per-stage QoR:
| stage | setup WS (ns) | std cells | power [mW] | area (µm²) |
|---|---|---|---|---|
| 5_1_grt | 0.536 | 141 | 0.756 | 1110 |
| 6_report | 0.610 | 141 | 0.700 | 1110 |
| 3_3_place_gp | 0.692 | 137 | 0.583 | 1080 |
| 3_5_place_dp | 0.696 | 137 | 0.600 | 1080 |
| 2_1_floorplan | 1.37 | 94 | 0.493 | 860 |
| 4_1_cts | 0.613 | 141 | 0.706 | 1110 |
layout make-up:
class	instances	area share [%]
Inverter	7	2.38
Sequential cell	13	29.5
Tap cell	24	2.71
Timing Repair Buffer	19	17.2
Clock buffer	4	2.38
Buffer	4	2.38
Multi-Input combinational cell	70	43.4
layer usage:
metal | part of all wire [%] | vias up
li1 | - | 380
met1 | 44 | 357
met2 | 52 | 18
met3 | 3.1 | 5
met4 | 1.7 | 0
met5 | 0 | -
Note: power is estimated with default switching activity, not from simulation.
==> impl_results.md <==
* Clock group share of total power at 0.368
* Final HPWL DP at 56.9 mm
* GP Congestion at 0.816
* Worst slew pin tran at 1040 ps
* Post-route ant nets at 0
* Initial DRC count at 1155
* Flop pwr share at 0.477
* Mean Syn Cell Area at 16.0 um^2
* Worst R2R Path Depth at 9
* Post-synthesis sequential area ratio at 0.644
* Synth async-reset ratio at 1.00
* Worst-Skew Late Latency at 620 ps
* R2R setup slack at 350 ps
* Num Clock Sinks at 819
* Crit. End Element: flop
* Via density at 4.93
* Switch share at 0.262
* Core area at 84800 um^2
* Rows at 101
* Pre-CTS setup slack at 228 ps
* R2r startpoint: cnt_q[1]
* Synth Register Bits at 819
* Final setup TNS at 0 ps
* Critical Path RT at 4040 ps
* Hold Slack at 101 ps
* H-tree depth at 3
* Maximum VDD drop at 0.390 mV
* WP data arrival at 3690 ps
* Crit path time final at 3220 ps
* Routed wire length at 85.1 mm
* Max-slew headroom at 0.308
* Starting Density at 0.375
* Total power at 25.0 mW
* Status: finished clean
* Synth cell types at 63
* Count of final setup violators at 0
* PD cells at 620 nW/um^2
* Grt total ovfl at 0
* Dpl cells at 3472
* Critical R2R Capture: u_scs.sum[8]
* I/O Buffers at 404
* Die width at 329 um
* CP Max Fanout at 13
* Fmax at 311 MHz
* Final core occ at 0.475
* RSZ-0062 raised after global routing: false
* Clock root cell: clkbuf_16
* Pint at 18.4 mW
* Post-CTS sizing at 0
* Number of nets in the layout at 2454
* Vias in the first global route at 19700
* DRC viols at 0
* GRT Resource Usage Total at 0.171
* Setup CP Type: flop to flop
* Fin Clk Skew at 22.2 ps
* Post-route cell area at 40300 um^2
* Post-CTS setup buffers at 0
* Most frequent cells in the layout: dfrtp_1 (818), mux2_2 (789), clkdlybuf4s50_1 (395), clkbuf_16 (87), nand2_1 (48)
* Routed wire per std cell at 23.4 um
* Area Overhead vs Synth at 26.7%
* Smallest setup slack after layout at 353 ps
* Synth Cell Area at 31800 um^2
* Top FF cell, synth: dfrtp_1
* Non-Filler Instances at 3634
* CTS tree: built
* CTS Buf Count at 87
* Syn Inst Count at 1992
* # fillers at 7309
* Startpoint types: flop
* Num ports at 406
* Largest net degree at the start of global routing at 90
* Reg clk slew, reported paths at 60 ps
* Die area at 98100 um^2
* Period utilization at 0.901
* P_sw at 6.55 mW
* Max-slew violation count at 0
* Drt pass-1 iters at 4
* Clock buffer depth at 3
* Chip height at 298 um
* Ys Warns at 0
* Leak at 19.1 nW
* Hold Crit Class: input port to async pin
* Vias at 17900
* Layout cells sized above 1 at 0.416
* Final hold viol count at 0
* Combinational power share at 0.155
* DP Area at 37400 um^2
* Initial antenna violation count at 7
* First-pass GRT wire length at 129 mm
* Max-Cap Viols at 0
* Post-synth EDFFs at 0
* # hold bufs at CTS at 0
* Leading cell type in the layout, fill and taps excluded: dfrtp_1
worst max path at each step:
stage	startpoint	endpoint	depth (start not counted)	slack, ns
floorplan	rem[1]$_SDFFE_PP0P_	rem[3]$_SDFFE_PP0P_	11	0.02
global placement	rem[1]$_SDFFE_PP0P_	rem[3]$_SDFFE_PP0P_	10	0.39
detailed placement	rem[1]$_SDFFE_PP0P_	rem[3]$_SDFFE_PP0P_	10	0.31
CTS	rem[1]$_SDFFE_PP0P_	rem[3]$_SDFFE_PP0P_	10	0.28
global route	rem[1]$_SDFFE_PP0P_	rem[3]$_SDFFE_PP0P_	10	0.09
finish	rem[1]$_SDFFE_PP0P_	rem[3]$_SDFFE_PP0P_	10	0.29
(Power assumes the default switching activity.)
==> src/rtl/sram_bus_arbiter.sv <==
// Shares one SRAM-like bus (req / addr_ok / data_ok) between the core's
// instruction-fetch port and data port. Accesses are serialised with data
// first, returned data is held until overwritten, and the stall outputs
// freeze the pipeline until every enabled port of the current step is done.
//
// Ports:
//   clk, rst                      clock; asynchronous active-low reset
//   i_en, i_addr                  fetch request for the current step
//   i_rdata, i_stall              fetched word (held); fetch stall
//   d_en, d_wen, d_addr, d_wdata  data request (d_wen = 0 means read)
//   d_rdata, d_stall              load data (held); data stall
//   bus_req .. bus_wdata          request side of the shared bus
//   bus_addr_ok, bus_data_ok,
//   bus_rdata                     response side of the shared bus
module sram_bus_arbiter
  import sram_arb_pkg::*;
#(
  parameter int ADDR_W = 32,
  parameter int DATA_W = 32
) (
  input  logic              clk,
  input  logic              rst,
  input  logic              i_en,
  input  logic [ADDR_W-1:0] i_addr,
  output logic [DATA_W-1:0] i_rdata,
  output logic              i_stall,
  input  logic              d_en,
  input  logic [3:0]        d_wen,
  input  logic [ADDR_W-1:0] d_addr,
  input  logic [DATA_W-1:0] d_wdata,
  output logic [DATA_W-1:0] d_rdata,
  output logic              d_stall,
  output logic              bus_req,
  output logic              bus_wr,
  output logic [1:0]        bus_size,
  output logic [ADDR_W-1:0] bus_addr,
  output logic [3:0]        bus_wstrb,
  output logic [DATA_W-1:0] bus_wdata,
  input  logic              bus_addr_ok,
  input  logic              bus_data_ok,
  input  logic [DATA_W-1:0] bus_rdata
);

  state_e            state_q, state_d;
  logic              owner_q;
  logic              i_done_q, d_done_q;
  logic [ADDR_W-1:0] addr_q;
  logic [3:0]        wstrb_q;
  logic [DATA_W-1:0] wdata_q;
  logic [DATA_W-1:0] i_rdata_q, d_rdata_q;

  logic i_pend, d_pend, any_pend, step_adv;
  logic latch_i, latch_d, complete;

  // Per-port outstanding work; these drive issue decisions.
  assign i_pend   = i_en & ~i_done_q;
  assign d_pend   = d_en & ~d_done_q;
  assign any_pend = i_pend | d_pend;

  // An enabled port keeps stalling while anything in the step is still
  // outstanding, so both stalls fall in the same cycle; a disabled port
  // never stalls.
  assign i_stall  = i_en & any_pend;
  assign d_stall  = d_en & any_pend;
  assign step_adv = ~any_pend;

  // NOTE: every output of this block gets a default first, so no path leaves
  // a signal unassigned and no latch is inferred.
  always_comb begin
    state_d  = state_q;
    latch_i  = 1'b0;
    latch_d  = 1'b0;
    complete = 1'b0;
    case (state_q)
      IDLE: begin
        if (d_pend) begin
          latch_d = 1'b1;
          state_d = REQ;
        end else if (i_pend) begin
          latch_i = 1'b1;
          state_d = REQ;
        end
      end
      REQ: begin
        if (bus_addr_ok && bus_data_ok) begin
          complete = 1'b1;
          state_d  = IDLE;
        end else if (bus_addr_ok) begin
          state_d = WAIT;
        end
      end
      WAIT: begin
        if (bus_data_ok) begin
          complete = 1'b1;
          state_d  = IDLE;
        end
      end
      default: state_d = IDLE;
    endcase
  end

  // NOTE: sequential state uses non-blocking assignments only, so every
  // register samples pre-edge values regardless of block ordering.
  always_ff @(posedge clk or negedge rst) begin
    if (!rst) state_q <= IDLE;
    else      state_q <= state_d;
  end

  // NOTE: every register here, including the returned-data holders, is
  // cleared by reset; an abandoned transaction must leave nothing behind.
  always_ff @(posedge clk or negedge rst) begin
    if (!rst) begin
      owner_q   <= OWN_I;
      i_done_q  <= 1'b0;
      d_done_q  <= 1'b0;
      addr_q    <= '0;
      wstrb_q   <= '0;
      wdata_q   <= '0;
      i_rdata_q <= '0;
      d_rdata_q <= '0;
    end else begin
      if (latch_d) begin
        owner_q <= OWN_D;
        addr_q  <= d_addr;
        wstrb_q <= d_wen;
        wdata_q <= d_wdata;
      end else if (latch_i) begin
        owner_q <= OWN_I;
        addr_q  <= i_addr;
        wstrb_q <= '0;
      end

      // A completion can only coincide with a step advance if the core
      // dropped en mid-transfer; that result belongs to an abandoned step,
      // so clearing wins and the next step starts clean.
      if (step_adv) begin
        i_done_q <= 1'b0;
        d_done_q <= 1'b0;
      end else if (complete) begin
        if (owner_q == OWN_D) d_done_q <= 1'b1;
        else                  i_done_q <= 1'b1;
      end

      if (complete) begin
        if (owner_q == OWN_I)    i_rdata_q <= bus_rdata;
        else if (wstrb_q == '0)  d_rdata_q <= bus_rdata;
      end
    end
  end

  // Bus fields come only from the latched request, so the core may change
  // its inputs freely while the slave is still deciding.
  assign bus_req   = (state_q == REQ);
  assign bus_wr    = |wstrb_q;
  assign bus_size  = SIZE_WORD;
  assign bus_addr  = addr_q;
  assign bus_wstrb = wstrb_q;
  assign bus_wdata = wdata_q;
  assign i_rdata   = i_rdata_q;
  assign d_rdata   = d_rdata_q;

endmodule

::::

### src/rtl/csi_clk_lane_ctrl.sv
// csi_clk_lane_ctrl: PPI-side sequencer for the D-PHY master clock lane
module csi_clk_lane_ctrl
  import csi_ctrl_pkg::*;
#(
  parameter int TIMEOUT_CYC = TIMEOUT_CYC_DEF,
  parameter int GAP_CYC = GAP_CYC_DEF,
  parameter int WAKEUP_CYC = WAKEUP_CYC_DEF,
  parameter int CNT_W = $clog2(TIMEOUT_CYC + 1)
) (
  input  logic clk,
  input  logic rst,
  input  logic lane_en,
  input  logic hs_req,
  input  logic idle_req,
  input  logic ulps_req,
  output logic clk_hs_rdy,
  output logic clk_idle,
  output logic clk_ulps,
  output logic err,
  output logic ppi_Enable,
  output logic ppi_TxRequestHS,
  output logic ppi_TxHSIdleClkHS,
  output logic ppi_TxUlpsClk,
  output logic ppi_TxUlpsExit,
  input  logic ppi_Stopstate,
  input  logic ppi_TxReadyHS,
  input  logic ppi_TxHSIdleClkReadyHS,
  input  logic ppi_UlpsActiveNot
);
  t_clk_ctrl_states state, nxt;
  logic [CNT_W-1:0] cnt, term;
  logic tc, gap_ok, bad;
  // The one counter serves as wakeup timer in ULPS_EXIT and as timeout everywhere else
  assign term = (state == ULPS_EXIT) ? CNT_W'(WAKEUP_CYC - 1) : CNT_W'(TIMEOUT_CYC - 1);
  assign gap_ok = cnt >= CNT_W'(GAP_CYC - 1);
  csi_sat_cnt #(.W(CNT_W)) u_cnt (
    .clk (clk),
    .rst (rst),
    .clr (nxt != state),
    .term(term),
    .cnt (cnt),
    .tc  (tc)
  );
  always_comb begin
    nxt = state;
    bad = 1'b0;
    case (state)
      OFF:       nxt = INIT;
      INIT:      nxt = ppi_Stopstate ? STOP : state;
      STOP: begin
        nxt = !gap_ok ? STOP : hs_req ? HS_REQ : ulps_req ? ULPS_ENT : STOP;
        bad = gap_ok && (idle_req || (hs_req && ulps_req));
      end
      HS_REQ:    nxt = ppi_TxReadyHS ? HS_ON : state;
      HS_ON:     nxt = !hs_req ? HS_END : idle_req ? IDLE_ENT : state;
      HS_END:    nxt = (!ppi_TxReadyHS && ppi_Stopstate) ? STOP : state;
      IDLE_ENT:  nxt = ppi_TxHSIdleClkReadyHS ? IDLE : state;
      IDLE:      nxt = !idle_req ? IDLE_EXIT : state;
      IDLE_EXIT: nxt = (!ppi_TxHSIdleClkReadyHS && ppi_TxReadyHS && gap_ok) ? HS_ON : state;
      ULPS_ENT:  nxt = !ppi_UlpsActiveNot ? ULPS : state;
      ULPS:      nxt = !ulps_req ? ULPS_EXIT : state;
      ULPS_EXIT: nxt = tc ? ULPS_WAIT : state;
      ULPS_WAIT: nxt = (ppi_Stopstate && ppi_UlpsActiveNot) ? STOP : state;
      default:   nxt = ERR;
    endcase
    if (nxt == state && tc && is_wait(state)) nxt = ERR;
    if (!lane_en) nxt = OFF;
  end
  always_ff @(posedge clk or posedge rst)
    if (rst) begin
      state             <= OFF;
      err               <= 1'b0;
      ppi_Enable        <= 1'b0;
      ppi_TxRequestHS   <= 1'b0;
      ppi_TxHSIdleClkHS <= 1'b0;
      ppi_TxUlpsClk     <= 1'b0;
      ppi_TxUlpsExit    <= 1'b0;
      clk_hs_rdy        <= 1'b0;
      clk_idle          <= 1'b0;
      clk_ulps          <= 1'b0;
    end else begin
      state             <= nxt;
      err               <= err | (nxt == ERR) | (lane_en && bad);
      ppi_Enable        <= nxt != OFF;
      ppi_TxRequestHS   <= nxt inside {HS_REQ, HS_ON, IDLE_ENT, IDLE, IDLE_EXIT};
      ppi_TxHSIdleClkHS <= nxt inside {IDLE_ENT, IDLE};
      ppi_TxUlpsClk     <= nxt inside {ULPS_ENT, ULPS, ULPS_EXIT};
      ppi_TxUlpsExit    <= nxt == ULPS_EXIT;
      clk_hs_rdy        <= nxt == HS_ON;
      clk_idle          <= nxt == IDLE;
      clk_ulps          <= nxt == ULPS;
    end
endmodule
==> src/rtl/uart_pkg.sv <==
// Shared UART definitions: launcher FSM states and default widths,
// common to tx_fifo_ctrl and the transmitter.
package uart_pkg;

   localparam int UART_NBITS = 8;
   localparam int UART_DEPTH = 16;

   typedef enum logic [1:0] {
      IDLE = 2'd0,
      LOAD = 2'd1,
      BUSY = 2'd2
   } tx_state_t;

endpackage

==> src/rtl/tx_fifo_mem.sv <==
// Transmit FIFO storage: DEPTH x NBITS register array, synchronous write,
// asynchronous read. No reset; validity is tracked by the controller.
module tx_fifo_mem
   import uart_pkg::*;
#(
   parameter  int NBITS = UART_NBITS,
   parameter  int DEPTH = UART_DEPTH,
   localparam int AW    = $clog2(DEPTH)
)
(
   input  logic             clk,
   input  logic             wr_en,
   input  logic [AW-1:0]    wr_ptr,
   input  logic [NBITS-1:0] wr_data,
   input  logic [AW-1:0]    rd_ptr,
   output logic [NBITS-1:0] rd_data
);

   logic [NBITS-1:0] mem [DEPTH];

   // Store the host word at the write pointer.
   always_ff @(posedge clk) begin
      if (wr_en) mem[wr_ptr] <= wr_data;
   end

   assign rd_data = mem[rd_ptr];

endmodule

::::

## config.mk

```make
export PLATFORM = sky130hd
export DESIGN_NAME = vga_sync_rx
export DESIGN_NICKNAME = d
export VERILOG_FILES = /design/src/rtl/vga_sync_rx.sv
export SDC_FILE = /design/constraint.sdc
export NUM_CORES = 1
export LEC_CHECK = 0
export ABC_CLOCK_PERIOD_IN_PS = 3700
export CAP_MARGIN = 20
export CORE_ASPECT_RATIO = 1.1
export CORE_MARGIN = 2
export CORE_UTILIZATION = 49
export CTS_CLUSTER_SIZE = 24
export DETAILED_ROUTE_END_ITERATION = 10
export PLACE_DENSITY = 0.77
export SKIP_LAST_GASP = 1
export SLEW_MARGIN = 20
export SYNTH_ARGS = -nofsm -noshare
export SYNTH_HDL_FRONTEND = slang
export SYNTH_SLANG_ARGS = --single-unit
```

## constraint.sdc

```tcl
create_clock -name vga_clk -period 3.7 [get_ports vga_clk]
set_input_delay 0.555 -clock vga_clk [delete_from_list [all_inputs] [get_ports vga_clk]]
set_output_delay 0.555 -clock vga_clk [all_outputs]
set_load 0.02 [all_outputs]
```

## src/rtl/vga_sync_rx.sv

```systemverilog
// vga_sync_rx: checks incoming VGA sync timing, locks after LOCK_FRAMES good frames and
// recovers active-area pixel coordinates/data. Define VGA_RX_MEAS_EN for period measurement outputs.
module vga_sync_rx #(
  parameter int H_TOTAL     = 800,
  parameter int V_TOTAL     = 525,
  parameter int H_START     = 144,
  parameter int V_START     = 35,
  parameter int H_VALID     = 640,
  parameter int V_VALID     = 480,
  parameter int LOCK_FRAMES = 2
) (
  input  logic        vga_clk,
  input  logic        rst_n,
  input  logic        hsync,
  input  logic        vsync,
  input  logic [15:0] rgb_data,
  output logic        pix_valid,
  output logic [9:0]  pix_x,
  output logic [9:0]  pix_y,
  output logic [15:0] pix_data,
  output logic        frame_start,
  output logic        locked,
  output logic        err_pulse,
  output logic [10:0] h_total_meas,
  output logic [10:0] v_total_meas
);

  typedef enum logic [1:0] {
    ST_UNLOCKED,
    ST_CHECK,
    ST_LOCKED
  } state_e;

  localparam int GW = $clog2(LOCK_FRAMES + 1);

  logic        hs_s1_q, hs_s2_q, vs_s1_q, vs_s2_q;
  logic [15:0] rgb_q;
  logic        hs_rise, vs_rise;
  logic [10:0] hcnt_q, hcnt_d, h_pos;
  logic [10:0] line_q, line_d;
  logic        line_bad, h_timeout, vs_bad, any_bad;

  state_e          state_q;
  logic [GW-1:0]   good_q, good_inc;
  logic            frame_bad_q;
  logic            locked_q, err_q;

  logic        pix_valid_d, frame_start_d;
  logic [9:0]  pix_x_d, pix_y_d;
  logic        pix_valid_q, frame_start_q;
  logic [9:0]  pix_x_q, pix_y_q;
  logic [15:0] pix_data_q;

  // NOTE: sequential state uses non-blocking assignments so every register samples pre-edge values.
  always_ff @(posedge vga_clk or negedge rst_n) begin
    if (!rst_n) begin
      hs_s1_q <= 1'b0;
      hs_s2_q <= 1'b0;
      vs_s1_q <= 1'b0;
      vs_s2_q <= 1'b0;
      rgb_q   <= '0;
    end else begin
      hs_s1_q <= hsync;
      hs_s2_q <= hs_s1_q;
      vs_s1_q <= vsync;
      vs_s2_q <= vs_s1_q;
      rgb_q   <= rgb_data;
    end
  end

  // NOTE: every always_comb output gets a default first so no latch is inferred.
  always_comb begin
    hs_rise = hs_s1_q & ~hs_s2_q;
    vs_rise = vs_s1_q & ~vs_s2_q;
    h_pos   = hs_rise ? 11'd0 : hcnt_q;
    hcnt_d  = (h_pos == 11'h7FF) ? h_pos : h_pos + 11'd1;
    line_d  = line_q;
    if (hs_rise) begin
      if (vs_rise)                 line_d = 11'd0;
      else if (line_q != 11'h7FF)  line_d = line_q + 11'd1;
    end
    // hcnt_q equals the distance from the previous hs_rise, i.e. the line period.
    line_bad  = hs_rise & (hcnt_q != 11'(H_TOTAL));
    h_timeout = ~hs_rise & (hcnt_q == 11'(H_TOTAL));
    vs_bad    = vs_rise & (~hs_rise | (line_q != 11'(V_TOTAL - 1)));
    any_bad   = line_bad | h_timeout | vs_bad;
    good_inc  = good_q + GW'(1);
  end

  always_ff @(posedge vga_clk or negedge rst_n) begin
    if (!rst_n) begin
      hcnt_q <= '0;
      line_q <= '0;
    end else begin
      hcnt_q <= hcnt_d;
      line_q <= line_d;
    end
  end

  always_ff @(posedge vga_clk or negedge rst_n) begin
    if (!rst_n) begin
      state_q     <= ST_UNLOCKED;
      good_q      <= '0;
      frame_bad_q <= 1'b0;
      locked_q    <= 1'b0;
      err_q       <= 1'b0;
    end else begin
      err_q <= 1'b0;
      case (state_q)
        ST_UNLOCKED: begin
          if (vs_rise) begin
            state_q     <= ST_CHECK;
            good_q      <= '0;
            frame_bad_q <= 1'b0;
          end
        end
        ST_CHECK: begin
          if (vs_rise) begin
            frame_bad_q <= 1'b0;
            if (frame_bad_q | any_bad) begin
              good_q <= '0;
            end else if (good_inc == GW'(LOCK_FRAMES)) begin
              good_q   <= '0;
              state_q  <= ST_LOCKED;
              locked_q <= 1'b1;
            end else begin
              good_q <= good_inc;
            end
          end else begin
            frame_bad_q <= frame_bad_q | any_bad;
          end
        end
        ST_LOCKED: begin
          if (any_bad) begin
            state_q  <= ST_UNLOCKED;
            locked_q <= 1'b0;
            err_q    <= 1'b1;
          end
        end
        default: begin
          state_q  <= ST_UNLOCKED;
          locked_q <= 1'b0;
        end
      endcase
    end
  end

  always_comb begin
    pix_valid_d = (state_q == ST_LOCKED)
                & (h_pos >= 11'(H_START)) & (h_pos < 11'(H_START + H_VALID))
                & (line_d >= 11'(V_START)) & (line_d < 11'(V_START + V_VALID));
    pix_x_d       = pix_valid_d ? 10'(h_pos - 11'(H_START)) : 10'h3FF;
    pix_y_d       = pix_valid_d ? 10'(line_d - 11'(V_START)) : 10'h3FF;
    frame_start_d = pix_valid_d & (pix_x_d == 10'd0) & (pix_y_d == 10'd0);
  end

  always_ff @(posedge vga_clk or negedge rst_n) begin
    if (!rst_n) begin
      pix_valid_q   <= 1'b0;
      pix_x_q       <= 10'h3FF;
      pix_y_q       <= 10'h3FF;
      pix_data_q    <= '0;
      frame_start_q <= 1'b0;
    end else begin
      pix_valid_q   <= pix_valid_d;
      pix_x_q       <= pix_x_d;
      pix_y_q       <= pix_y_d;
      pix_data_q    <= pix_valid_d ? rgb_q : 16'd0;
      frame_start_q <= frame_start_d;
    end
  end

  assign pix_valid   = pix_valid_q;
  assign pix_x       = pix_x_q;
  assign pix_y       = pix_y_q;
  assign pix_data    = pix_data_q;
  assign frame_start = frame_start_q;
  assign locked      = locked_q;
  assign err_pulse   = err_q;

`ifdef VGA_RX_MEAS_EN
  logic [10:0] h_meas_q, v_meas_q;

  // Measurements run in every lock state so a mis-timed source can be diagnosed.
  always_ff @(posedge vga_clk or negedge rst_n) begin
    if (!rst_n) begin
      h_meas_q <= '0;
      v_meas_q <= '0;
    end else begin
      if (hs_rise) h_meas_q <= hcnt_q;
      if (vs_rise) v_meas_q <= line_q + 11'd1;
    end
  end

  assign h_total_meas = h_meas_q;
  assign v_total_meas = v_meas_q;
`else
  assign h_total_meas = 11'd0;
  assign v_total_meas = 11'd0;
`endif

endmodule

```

::::

**Prompt**
Go through the material above and copy each line that has the word "Routed".

**Solution for this task**
* Routed wire length at 85.1 mm
* Routed wire per std cell at 23.4 um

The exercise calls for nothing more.